Collected data entries
--- START ---

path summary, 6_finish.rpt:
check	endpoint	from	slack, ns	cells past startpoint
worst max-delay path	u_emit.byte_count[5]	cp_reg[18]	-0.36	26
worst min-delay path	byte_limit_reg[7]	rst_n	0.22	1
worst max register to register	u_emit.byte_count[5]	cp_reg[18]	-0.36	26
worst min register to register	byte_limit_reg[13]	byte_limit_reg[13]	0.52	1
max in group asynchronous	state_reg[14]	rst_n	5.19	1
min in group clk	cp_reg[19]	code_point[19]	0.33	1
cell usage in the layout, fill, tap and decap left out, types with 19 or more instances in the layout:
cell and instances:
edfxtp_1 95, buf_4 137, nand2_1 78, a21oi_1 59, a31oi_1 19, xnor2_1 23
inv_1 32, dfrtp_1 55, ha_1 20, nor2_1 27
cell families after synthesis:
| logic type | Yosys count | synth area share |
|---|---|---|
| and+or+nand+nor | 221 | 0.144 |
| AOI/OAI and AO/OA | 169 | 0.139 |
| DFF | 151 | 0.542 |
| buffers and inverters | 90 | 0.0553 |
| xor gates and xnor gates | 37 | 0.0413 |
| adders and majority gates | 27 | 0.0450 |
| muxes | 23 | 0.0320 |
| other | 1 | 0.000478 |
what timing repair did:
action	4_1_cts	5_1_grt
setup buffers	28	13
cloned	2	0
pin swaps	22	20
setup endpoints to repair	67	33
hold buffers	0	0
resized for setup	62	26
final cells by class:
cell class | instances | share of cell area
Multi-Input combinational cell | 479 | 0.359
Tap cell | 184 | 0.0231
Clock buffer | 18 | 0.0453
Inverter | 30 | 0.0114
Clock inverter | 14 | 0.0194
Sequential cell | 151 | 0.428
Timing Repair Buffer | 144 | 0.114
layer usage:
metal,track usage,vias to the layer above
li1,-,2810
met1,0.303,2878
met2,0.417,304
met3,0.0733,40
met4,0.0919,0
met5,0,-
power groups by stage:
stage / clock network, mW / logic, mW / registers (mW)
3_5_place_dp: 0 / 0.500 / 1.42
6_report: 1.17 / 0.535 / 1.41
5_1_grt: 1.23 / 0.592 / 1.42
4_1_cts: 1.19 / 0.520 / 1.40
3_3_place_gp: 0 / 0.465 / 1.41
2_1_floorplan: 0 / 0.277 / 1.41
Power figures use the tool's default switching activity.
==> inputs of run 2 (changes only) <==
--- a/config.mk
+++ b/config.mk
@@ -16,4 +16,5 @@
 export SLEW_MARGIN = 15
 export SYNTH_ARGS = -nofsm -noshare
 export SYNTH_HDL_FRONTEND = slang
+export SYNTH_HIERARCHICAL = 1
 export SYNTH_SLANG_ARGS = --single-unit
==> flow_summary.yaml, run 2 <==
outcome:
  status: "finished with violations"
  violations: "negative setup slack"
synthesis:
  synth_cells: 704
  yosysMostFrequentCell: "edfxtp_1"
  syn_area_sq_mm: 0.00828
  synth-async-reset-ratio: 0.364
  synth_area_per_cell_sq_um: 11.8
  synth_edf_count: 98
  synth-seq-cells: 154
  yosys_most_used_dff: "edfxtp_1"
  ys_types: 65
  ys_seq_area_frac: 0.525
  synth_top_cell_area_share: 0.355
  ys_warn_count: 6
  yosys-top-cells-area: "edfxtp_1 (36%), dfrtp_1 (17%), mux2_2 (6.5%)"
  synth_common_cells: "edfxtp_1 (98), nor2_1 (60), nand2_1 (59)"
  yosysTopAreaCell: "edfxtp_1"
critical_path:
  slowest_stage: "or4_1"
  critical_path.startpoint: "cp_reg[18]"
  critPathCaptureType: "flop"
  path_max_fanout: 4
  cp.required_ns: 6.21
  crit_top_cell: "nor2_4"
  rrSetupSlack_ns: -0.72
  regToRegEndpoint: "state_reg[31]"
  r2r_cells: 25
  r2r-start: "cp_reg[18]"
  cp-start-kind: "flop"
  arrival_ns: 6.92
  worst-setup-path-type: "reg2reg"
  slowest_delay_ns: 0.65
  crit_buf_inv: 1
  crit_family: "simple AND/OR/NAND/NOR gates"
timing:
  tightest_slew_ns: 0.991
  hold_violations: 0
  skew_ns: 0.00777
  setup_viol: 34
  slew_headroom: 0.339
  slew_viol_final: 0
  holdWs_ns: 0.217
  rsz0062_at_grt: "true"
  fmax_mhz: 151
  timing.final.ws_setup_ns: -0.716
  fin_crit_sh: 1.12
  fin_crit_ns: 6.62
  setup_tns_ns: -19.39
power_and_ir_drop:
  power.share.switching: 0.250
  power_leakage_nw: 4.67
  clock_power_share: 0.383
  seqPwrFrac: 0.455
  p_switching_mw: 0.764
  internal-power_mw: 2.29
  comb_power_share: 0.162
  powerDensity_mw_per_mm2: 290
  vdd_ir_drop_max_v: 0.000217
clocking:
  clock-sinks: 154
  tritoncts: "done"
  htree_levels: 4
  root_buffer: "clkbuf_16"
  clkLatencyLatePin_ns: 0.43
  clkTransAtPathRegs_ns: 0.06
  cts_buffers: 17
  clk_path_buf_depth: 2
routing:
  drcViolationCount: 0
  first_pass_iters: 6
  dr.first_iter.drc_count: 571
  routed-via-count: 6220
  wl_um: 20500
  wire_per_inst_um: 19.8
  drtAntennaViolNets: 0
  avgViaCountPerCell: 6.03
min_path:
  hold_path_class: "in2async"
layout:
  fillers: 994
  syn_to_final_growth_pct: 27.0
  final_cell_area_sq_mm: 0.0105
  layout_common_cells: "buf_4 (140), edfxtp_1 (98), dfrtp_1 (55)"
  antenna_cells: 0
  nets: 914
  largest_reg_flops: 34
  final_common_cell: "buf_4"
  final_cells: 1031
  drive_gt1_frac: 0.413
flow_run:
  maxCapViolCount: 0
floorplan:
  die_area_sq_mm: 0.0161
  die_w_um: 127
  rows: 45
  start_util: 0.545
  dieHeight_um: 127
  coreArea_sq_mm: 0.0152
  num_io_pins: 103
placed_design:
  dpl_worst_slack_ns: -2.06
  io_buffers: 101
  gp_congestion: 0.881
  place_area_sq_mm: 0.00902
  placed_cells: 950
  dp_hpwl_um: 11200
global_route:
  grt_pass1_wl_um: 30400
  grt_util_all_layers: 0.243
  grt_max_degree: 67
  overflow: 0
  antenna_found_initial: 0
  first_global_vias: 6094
===== src/rtl/rdst_pkg.sv =====
// Shared constants, types and address helpers for the dedup slot table.
// No dependencies; used by rdst_scan and the top level.
`default_nettype none

package rdst_pkg;

    localparam int TABLES     = 3;
    localparam int SPRITES    = 1024;
    localparam int SLOTS      = 255;
    localparam int KEY_WIDTH  = 64;

    localparam int FUNC_W     = 1;
    localparam int KIND_W     = 2;
    localparam int SPR_W      = 10;
    localparam int KEY_IN_W   = 64;
    localparam int SLOT_OUT_W = 8;

    localparam int SLOT_W     = $clog2(SLOTS + 1);
    localparam int CNT_W      = $clog2(SPRITES + 1);
    localparam int EA_W       = $clog2(TABLES * SLOTS);
    localparam int SA_W       = $clog2(TABLES * SPRITES);

    localparam logic [FUNC_W-1:0] FUNC_SET = 1'b0;
    localparam logic [FUNC_W-1:0] FUNC_REL = 1'b1;

    typedef logic [KEY_WIDTH-1:0] t_key;
    typedef logic [SLOT_W-1:0]    t_slot;
    typedef logic [CNT_W-1:0]     t_cnt;
    typedef logic [KIND_W-1:0]    t_kind;
    typedef logic [SPR_W-1:0]     t_spr;
    typedef logic [EA_W-1:0]      t_eaddr;
    typedef logic [SA_W-1:0]      t_saddr;

    typedef struct packed {
        logic  key_eq;
        logic  m_found;
        t_slot m_idx;
        t_cnt  m_cnt;
        logic  f_found;
        t_slot f_idx;
    } t_scan;

    function automatic t_eaddr ent_addr(input t_kind t, input t_slot idx);
        return EA_W'(32'(t) * SLOTS + 32'(idx));
    endfunction

    function automatic t_saddr spr_addr(input t_kind t, input t_spr spr);
        return SA_W'(32'(t) * SPRITES + 32'(spr));
    endfunction

endpackage

`default_nettype wire


===== src/rtl/rdst_scan.sv =====
// Shared key compare and first-match / first-free tracker for the slot scan.
// Depends on rdst_pkg.
`default_nettype none

module rdst_scan (
    input  wire logic           i_clk,
    input  wire logic           i_clear,
    input  wire logic           i_issue,
    input  wire rdst_pkg::t_slot i_idx,
    input  wire rdst_pkg::t_key  i_key,
    input  wire rdst_pkg::t_key  i_key_rd,
    input  wire rdst_pkg::t_cnt  i_cnt_rd,
    output rdst_pkg::t_scan      o_info
);
    import rdst_pkg::*;

    logic  r_pend;
    t_slot r_pidx;
    logic  r_mfound;
    t_slot r_midx;
    t_cnt  r_mcnt;
    logic  r_ffound;
    t_slot r_fidx;
    logic  key_eq;
    logic  live;

    assign key_eq = (i_key_rd == i_key);
    assign live   = (i_cnt_rd != '0);

    always_ff @(posedge i_clk) begin
        r_pidx <= i_idx;
        if (i_clear) begin
            r_pend   <= 1'b0;
            r_mfound <= 1'b0;
            r_ffound <= 1'b0;
        end else begin
            r_pend <= i_issue;
            if (r_pend && live && key_eq && !r_mfound) begin
                r_mfound <= 1'b1;
                r_midx   <= r_pidx;
                r_mcnt   <= i_cnt_rd;
            end
            if (r_pend && !live && !r_ffound) begin
                r_ffound <= 1'b1;
                r_fidx   <= r_pidx;
            end
        end
    end

    always_comb begin
        o_info.key_eq  = key_eq;
        o_info.m_found = r_mfound;
        o_info.m_idx   = r_midx;
        o_info.m_cnt   = r_mcnt;
        o_info.f_found = r_ffound;
        o_info.f_idx   = r_fidx;
    end

endmodule

`default_nettype wire
File: src/rtl/rdst_ram.sv
// Generic single-port-write, single-port-read RAM with registered read data.
// No dependencies.
`default_nettype none

module rdst_ram #(
    parameter int WIDTH = 8,
    parameter int DEPTH = 16
) (
    input  wire logic                     i_clk,
    input  wire logic                     i_we,
    input  wire logic [$clog2(DEPTH)-1:0] i_waddr,
    input  wire logic [WIDTH-1:0]         i_wdata,
    input  wire logic [$clog2(DEPTH)-1:0] i_raddr,
    output logic      [WIDTH-1:0]         o_rdata
);

    logic [WIDTH-1:0] r_mem [DEPTH];

    always_ff @(posedge i_clk) begin
        if (i_we) begin
            r_mem[i_waddr] <= i_wdata;
        end
        o_rdata <= r_mem[i_raddr];
    end

endmodule

`default_nettype wire

File: config.mk
export PLATFORM = sky130hd
export DESIGN_NAME = rdst_ram
export DESIGN_NICKNAME = d
export VERILOG_FILES = /design/src/rtl/rdst_ram.sv
export SDC_FILE = /design/constraint.sdc
export NUM_CORES = 1
export LEC_CHECK = 0
export BUFFER_PORTS_ARGS = -buffer_cell sky130_fd_sc_hd__buf_4
export CAP_MARGIN = 20
export CELL_PAD_IN_SITES_DETAIL_PLACEMENT = 0
export CELL_PAD_IN_SITES_GLOBAL_PLACEMENT = 2
export CORE_MARGIN = 5
export CORE_UTILIZATION = 48
export DETAILED_ROUTE_END_ITERATION = 10
export PLACE_DENSITY_LB_ADDON = 0.1
export SLEW_MARGIN = 20
export SYNTH_ARGS = -nofsm -noshare
export SYNTH_HDL_FRONTEND = slang
export SYNTH_SLANG_ARGS = --single-unit
File: constraint.sdc
create_clock -name i_clk -period 2.4 [get_ports i_clk]
set_clock_uncertainty 0.1 [all_clocks]
set_input_delay 0.48 -clock i_clk [delete_from_list [all_inputs] [get_ports i_clk]]
set_output_delay 0.48 -clock i_clk [all_outputs]
set_load 0.01 [all_outputs]
## src/rtl/kssp_pkg.sv

```systemverilog
`timescale 1ns / 1ps
// ----------------------------------------------------------------------------
// kssp_pkg
// Shared types and constants for the shared-pool multi-stack block.
// ----------------------------------------------------------------------------
package kssp_pkg;

  // Pool geometry
  localparam int CAPACITY   = 16;
  localparam int NUM_STACKS = 4;

  // Field widths fixed by the interface
  localparam int SID_W  = 2;
  localparam int DATA_W = 32;

  // Slot index, and link pointer wide enough to hold the null link (CAPACITY)
  localparam int IDX_W  = $clog2(CAPACITY);
  localparam int LINK_W = $clog2(CAPACITY + 1);
  localparam int HIDX_W = (NUM_STACKS > 1) ? $clog2(NUM_STACKS) : 1;

  localparam logic [LINK_W-1:0] NIL_LINK = LINK_W'(CAPACITY);

  typedef logic [LINK_W-1:0] link_t;

  // Request opcodes
  typedef enum logic {
    MODE_PUSH = 1'b0,
    MODE_POP  = 1'b1
  } mode_t;

  // Result status codes
  typedef enum logic [1:0] {
    ST_OK       = 2'd0,
    ST_OVERFLOW = 2'd1,
    ST_EMPTY    = 2'd2,
    ST_RSVD     = 2'd3
  } status_t;

  // Request sequencer
  typedef enum logic {
    S_IDLE = 1'b0,
    S_EXEC = 1'b1
  } state_t;

  // Any pointer at or above CAPACITY terminates a list
  function automatic logic is_nil(input link_t link);
    is_nil = (link >= NIL_LINK);
  endfunction

endpackage

```

## src/rtl/k_stacks_shared_pool.sv

```systemverilog
`timescale 1ns / 1ps
// ----------------------------------------------------------------------------
// k_stacks_shared_pool
// Several LIFO stacks kept as linked lists in one slot pool with a free list.
// ----------------------------------------------------------------------------
//  channel | handshake              | payload
//  --------+------------------------+-------------------------------------------
//  in      | in_valid / in_stall    | mode, stack_id, push_value
//  out     | out_valid / out_stall  | status, pop_value, pool_full, stack_now_empty
//
// On accept a request reads the link and data memories at the free-list head
// (push) or stack head (pop); in S_EXEC it resolves the dependent link and
// writes the memories and head pointers back.
// in_stall is high in S_EXEC, and holds there while the result
// register is occupied and stalled. A finished result waits in the output
// register while the next request is taken. Reset is synchronous: no
// clearing pass, link entries are valid-tracked and read as i+1 until written.
module k_stacks_shared_pool
  import kssp_pkg::*;
(
  input  logic                     clk,
  input  logic                     rst,
  // request channel
  input  logic                     in_valid,
  output logic                     in_stall,
  input  logic                     mode,
  input  logic [SID_W-1:0]         stack_id,
  input  logic signed [DATA_W-1:0] push_value,
  // result channel
  output logic                     out_valid,
  input  logic                     out_stall,
  output logic [1:0]               status,
  output logic signed [DATA_W-1:0] pop_value,
  output logic                     pool_full,
  output logic                     stack_now_empty
);

  // Slot memories
  logic [DATA_W-1:0] data_mem [CAPACITY];
  link_t             link_mem [CAPACITY];
  logic [CAPACITY-1:0] link_vld;

  // Head pointers
  link_t stack_head [NUM_STACKS];
  link_t free_head;

  // Latched request and registered memory reads
  state_t            state, state_next;
  logic              req_mode;
  logic [HIDX_W-1:0] req_hidx;
  logic              req_sid_ok;
  logic [DATA_W-1:0] req_val;
  link_t             req_ptr;
  link_t             rd_link;
  logic              rd_vld;
  logic [DATA_W-1:0] rd_data;

  // Control
  logic in_fire;
  logic exec_fire;

  // Execute-cycle results
  link_t             link_eff;
  link_t             head_cur;
  link_t             head_new;
  link_t             free_next;
  link_t             wr_link;
  logic              wr_en;
  logic              data_wr_en;
  status_t           st_next;
  logic [DATA_W-1:0] popped;
  logic              empty_next;

  // Accept-cycle selection
  logic [HIDX_W-1:0] sid_idx;
  link_t             sel_ptr;
  logic [IDX_W-1:0]  sel_idx;
  logic [IDX_W-1:0]  req_idx;

  assign sid_idx = stack_id[HIDX_W-1:0];
  assign sel_ptr = (mode_t'(mode) == MODE_PUSH) ? free_head : stack_head[sid_idx];
  assign sel_idx = sel_ptr[IDX_W-1:0];
  assign req_idx = req_ptr[IDX_W-1:0];
  assign in_fire = in_valid && !in_stall;

  // Sequencer: next state
  always_comb begin
    state_next = state;
    unique case (state)
      S_IDLE: if (in_fire) state_next = S_EXEC;
      S_EXEC: if (exec_fire) state_next = S_IDLE;
      default: state_next = S_IDLE;
    endcase
  end

  // Sequencer: outputs
  always_comb begin
    in_stall  = 1'b0;
    exec_fire = 1'b0;
    unique case (state)
      S_IDLE: in_stall = 1'b0;
      S_EXEC: begin
        in_stall  = 1'b1;
        exec_fire = !out_valid || !out_stall;
      end
      default: in_stall = 1'b1;
    endcase
  end

  always_ff @(posedge clk) begin
    if (rst) begin
      state <= S_IDLE;
    end else begin
      state <= state_next;
    end
  end

  // Latch request on accept
  always_ff @(posedge clk) begin
    if (in_fire) begin
      req_mode   <= mode;
      req_hidx   <= sid_idx;
      req_sid_ok <= (32'(stack_id) < NUM_STACKS);
      req_val    <= push_value;
      req_ptr    <= sel_ptr;
    end
  end

  // Data memory: read on accept, write on a successful push
  always_ff @(posedge clk) begin
    if (in_fire) begin
      rd_data <= data_mem[sel_idx];
    end
    if (exec_fire && data_wr_en) begin
      data_mem[req_idx] <= req_val;
    end
  end

  // Link memory: read on accept, write back in the execute cycle
  always_ff @(posedge clk) begin
    if (in_fire) begin
      rd_link <= link_mem[sel_idx];
    end
    if (exec_fire && wr_en) begin
      link_mem[req_idx] <= wr_link;
    end
  end

  // Link valid bits: an unwritten entry reads as its reset chain value
  always_ff @(posedge clk) begin
    if (rst) begin
      link_vld <= '0;
      rd_vld   <= 1'b0;
    end else begin
      if (in_fire) begin
        rd_vld <= link_vld[sel_idx];
      end
      if (exec_fire && wr_en) begin
        link_vld[req_idx] <= 1'b1;
      end
    end
  end

  // Execute: unlink / relink with the link just read
  always_comb begin
    link_eff   = rd_vld ? rd_link : (req_ptr + link_t'(1));
    head_cur   = stack_head[req_hidx];
    head_new   = head_cur;
    free_next  = free_head;
    wr_link    = head_cur;
    wr_en      = 1'b0;
    data_wr_en = 1'b0;
    st_next    = ST_OK;
    popped     = '0;
    if (!req_sid_ok) begin
      st_next = ST_EMPTY;
    end else if (mode_t'(req_mode) == MODE_PUSH) begin
      if (is_nil(free_head)) begin
        st_next = ST_OVERFLOW;
      end else begin
        free_next  = link_eff;
        head_new   = req_ptr;
        wr_link    = head_cur;
        wr_en      = 1'b1;
        data_wr_en = 1'b1;
      end
    end else begin
      if (is_nil(head_cur)) begin
        st_next = ST_EMPTY;
      end else begin
        head_new  = link_eff;
        free_next = req_ptr;
        wr_link   = free_head;
        wr_en     = 1'b1;
        popped    = rd_data;
      end
    end
    empty_next = !req_sid_ok || is_nil(head_new);
  end

  // Head pointers
  always_ff @(posedge clk) begin
    if (rst) begin
      for (int i = 0; i < NUM_STACKS; i++) begin
        stack_head[i] <= NIL_LINK;
      end
      free_head <= '0;
    end else if (exec_fire) begin
      free_head <= free_next;
      if (req_sid_ok) begin
        stack_head[req_hidx] <= head_new;
      end
    end
  end

  // Result register
  always_ff @(posedge clk) begin
    if (rst) begin
      out_valid <= 1'b0;
    end else if (exec_fire) begin
      out_valid <= 1'b1;
    end else if (!out_stall) begin
      out_valid <= 1'b0;
    end
  end

  always_ff @(posedge clk) begin
    if (exec_fire) begin
      status          <= st_next;
      pop_value       <= popped;
      pool_full       <= is_nil(free_next);
      stack_now_empty <= empty_next;
    end
  end

  // Checks
  a_busy_after_accept: assert property (@(posedge clk) disable iff (rst)
    in_fire |=> in_stall)
    else $error("request accepted without entering execute cycle");

  a_overflow_full: assert property (@(posedge clk) disable iff (rst)
    (out_valid && status == ST_OVERFLOW) |-> pool_full)
    else $error("overflow reported with free slots left");

  a_empty_result: assert property (@(posedge clk) disable iff (rst)
    (out_valid && status == ST_EMPTY) |-> (pop_value == '0 && stack_now_empty))
    else $error("empty result carries data or nonempty stack");

  a_no_rsvd_status: assert property (@(posedge clk) disable iff (rst)
    exec_fire |-> (st_next != ST_RSVD))
    else $error("reserved status code produced");

endmodule
```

--- END ---

Only one stretch of the entries above is wanted: the lines from the one containing "met3,0.0733,40" through the one containing "-16,4 +16,5 @@". Please reproduce it exactly.

**Solved problem**:
met3,0.0733,40
met4,0.0919,0
met5,0,-
power groups by stage:
stage / clock network, mW / logic, mW / registers (mW)
3_5_place_dp: 0 / 0.500 / 1.42
6_report: 1.17 / 0.535 / 1.41
5_1_grt: 1.23 / 0.592 / 1.42
4_1_cts: 1.19 / 0.520 / 1.40
3_3_place_gp: 0 / 0.465 / 1.41
2_1_floorplan: 0 / 0.277 / 1.41
Power figures use the tool's default switching activity.
==> inputs of run 2 (changes only) <==
--- a/config.mk
+++ b/config.mk
@@ -16,4 +16,5 @@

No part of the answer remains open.